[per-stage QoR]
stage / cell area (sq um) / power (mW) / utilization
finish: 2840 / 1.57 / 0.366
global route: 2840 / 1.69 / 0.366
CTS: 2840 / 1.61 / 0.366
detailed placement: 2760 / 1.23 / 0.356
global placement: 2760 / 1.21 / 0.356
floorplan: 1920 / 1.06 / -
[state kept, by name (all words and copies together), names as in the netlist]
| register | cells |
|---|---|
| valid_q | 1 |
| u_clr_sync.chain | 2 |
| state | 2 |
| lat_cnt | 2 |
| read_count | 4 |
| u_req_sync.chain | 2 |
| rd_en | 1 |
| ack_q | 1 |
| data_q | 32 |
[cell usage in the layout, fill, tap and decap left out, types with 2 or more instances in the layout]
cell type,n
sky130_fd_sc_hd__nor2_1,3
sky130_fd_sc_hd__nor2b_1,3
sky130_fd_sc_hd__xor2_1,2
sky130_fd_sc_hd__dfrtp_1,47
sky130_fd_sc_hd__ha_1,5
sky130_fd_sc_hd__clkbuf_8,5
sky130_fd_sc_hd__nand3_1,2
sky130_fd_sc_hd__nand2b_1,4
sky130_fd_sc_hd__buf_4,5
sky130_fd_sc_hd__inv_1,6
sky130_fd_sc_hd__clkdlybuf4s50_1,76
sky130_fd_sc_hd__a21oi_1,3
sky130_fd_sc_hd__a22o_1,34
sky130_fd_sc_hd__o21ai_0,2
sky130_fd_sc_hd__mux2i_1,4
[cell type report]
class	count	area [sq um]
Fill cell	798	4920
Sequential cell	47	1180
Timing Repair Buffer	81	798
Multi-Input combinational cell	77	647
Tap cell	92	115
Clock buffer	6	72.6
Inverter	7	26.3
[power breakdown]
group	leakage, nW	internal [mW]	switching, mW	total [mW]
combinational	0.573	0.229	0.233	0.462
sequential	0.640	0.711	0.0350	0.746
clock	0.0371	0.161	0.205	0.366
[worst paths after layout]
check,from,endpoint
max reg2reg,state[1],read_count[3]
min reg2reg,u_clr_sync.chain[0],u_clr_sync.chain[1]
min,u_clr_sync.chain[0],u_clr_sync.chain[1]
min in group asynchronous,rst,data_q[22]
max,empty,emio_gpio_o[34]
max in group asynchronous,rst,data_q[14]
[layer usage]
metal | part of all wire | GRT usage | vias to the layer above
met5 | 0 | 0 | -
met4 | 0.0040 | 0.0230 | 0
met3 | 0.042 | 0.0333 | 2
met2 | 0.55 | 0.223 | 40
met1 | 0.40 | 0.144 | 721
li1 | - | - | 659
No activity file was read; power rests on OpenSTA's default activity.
===== src/rtl/gauss_conv1d_stream.sv =====
`default_nettype none
// ============================================================================
// Module   : gauss_conv1d_stream
// Brief    : Streaming 1-D Gaussian convolution over pixel lines with
//            edge-replicated borders, round-to-nearest with saturation, a
//            per-line latched sigma and valid/ready backpressure on both sides.
// Revision : 1.0 - initial release
// ============================================================================
module gauss_conv1d_stream #(
  parameter int DATA_W = 8,
  parameter int RADIUS = 5,
  parameter int COEF_W = 8
) (
  input  logic              clk,
  input  logic              reset,
  input  logic [2:0]        sigma,
  input  logic              s_valid,
  output logic              s_ready,
  input  logic [DATA_W-1:0] s_data,
  input  logic              s_last,
  output logic              m_valid,
  input  logic              m_ready,
  output logic [DATA_W-1:0] m_data,
  output logic              m_last,
  output logic              busy
);

  localparam int TAPS   = 2*RADIUS+1;
  localparam int PROD_W = DATA_W+COEF_W;
  localparam int SUM_W  = DATA_W+COEF_W+4;
  localparam int POS_W  = $clog2(RADIUS+1);
  // The built-in table is stored at 2^8 scale and rescaled to COEF_W
  localparam int SH_L   = (COEF_W >= 8) ? COEF_W-8 : 0;
  localparam int SH_R   = (COEF_W < 8)  ? 8-COEF_W : 0;

  localparam logic [POS_W-1:0] c_POS_MAX = POS_W'(RADIUS);
  localparam logic [POS_W-1:0] c_POS_ISS = POS_W'(RADIUS-1);
  localparam logic [POS_W-1:0] c_FL_LAST = POS_W'(RADIUS-1);
  localparam logic [SUM_W-1:0] c_HALF    = SUM_W'(1) << (COEF_W-1);
  localparam logic [SUM_W-1:0] c_PIX_MAX = SUM_W'({DATA_W{1'b1}});

  // One 48-bit row per sigma, |k|=0 in the low byte up to |k|=5
  localparam logic [8*48-1:0] c_TAB = {
    48'h1113_161a_1d1e,   // sigma 7
    48'h0d10_161c_2022,   // sigma 6
    48'h080c_141e_2629,   // sigma 5
    48'h0307_111f_2d33,   // sigma 4
    48'h0002_091c_3744,   // sigma 3
    48'h0000_010e_3e66,   // sigma 2
    48'h0000_0000_1bca,   // sigma 1
    48'h0000_0000_0000    // sigma 0 handled separately (exact 1.0 centre)
  };

  typedef enum logic [1:0] {
    ST_IDLE  = 2'd0,
    ST_RUN   = 2'd1,
    ST_FLUSH = 2'd2
  } state_t;

  function automatic logic [COEF_W:0] coef_lookup(input logic [2:0] sg, input int ak);
    logic [7:0]  c8;
    int unsigned v;
    c8 = 8'd0;
    v  = 0;
    if (sg == 3'd0) begin
      v = (ak == 0) ? 32'd256 : 32'd0;
    end else if (ak <= 5) begin
      c8 = c_TAB[(int'(sg)*6 + ak)*8 +: 8];
      v  = 32'(c8);
    end
    v = (v << SH_L) >> SH_R;
    return v[COEF_W:0];
  endfunction

  state_t              r_state, w_state_nxt;
  logic [DATA_W-1:0]   r_win [TAPS];
  logic [POS_W-1:0]    r_pos;
  logic [POS_W-1:0]    r_fcnt;
  logic [2:0]          r_sig;
  logic                r_w_valid, r_w_last;
  logic                r_busy;

  logic [PROD_W-1:0]   r_s1_prod [TAPS];
  logic                r_s1_valid, r_s1_last;
  logic [SUM_W-1:0]    r_s2_sum;
  logic                r_s2_valid, r_s2_last;
  logic [DATA_W-1:0]   r_s3_data;
  logic                r_s3_valid, r_s3_last;

  logic                w_adv, w_acc;
  logic                w_fill, w_shift, w_issue, w_issue_last;
  logic [DATA_W-1:0]   w_new;
  logic [COEF_W:0]     w_coef [TAPS];
  logic [PROD_W-1:0]   w_prod [TAPS];
  logic [SUM_W-1:0]    w_sum, w_rnd, w_y;
  logic [DATA_W-1:0]   w_sat;

  // Whole pipeline freezes only while a presented output is refused
  assign w_adv   = !(r_s3_valid && !m_ready);
  assign s_ready = w_adv && (r_state != ST_FLUSH) && !reset;
  assign w_acc   = s_valid && s_ready;

  // Next state plus window shift/issue controls
  always_comb begin
    w_state_nxt  = r_state;
    w_fill       = 1'b0;
    w_shift      = 1'b0;
    w_issue      = 1'b0;
    w_issue_last = 1'b0;
    w_new        = s_data;
    case (r_state)
      ST_IDLE: begin
        if (w_acc) begin
          w_fill      = 1'b1;
          w_state_nxt = s_last ? ST_FLUSH : ST_RUN;
        end
      end
      ST_RUN: begin
        if (w_acc) begin
          w_shift = 1'b1;
          w_issue = (r_pos >= c_POS_ISS);
          if (s_last) w_state_nxt = ST_FLUSH;
        end
      end
      ST_FLUSH: begin
        if (w_adv) begin
          w_shift = 1'b1;
          w_new   = r_win[TAPS-1];       // replicate the final pixel
          w_issue = (r_pos >= c_POS_ISS);
          if (r_fcnt == c_FL_LAST) begin
            w_issue_last = 1'b1;
            w_state_nxt  = ST_IDLE;
          end
        end
      end
      default: w_state_nxt = ST_IDLE;
    endcase
  end

  // Window: first pixel of a line replicates into every slot, then shifts
  always_ff @(posedge clk or posedge reset) begin
    if (reset) begin
      for (int p = 0; p < TAPS; p++) r_win[p] <= '0;
    end else if (w_fill) begin
      for (int p = 0; p < TAPS; p++) r_win[p] <= s_data;
    end else if (w_shift) begin
      for (int p = 0; p < TAPS-1; p++) r_win[p] <= r_win[p+1];
      r_win[TAPS-1] <= w_new;
    end
  end

  // Line control: state, fill position, flush count, sigma latch, busy
  always_ff @(posedge clk or posedge reset) begin
    if (reset) begin
      r_state   <= ST_IDLE;
      r_pos     <= '0;
      r_fcnt    <= '0;
      r_sig     <= 3'd0;
      r_w_valid <= 1'b0;
      r_w_last  <= 1'b0;
      r_busy    <= 1'b0;
    end else begin
      r_state <= w_state_nxt;
      if (w_fill) begin
        r_pos <= '0;
        r_sig <= sigma;
      end else if (w_shift && (r_pos != c_POS_MAX)) begin
        r_pos <= r_pos + 1'b1;
      end
      if (r_state != ST_FLUSH) r_fcnt <= '0;
      else if (w_adv)          r_fcnt <= r_fcnt + 1'b1;
      if (w_adv) begin
        r_w_valid <= w_issue;
        r_w_last  <= w_issue_last;
      end
      if (w_acc && (r_state == ST_IDLE))          r_busy <= 1'b1;
      else if (r_s3_valid && m_ready && r_s3_last) r_busy <= 1'b0;
    end
  end

  // Per-tap coefficient and product; |k| folds the symmetric kernel
  always_comb begin
    for (int p = 0; p < TAPS; p++) begin
      w_coef[p] = coef_lookup(r_sig, (p >= RADIUS) ? (p - RADIUS) : (RADIUS - p));
      w_prod[p] = PROD_W'(r_win[p]) * PROD_W'(w_coef[p]);
    end
  end

  // Adder tree over the registered products
  always_comb begin
    w_sum = '0;
    for (int p = 0; p < TAPS; p++) w_sum = w_sum + SUM_W'(r_s1_prod[p]);
  end

  assign w_rnd = r_s2_sum + c_HALF;
  assign w_y   = w_rnd >> COEF_W;
  assign w_sat = (w_y > c_PIX_MAX) ? {DATA_W{1'b1}} : w_y[DATA_W-1:0];

  // Arithmetic pipeline: products -> sum -> round/saturate output register
  always_ff @(posedge clk or posedge reset) begin
    if (reset) begin
      for (int p = 0; p < TAPS; p++) r_s1_prod[p] <= '0;
      r_s1_valid <= 1'b0;
      r_s1_last  <= 1'b0;
      r_s2_sum   <= '0;
      r_s2_valid <= 1'b0;
      r_s2_last  <= 1'b0;
      r_s3_data  <= '0;
      r_s3_valid <= 1'b0;
      r_s3_last  <= 1'b0;
    end else if (w_adv) begin
      for (int p = 0; p < TAPS; p++) r_s1_prod[p] <= w_prod[p];
      r_s1_valid <= r_w_valid;
      r_s1_last  <= r_w_last;
      r_s2_sum   <= w_sum;
      r_s2_valid <= r_s1_valid;
      r_s2_last  <= r_s1_last;
      r_s3_data  <= w_sat;
      r_s3_valid <= r_s2_valid;
      r_s3_last  <= r_s2_last;
    end
  end

  assign m_valid = r_s3_valid;
  assign m_data  = r_s3_data;
  assign m_last  = r_s3_last;
  assign busy    = r_busy;

endmodule
`default_nettype wire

What you need to do
Only the number is needed: state how many lines in the listing contain "usage".

Exercise output
3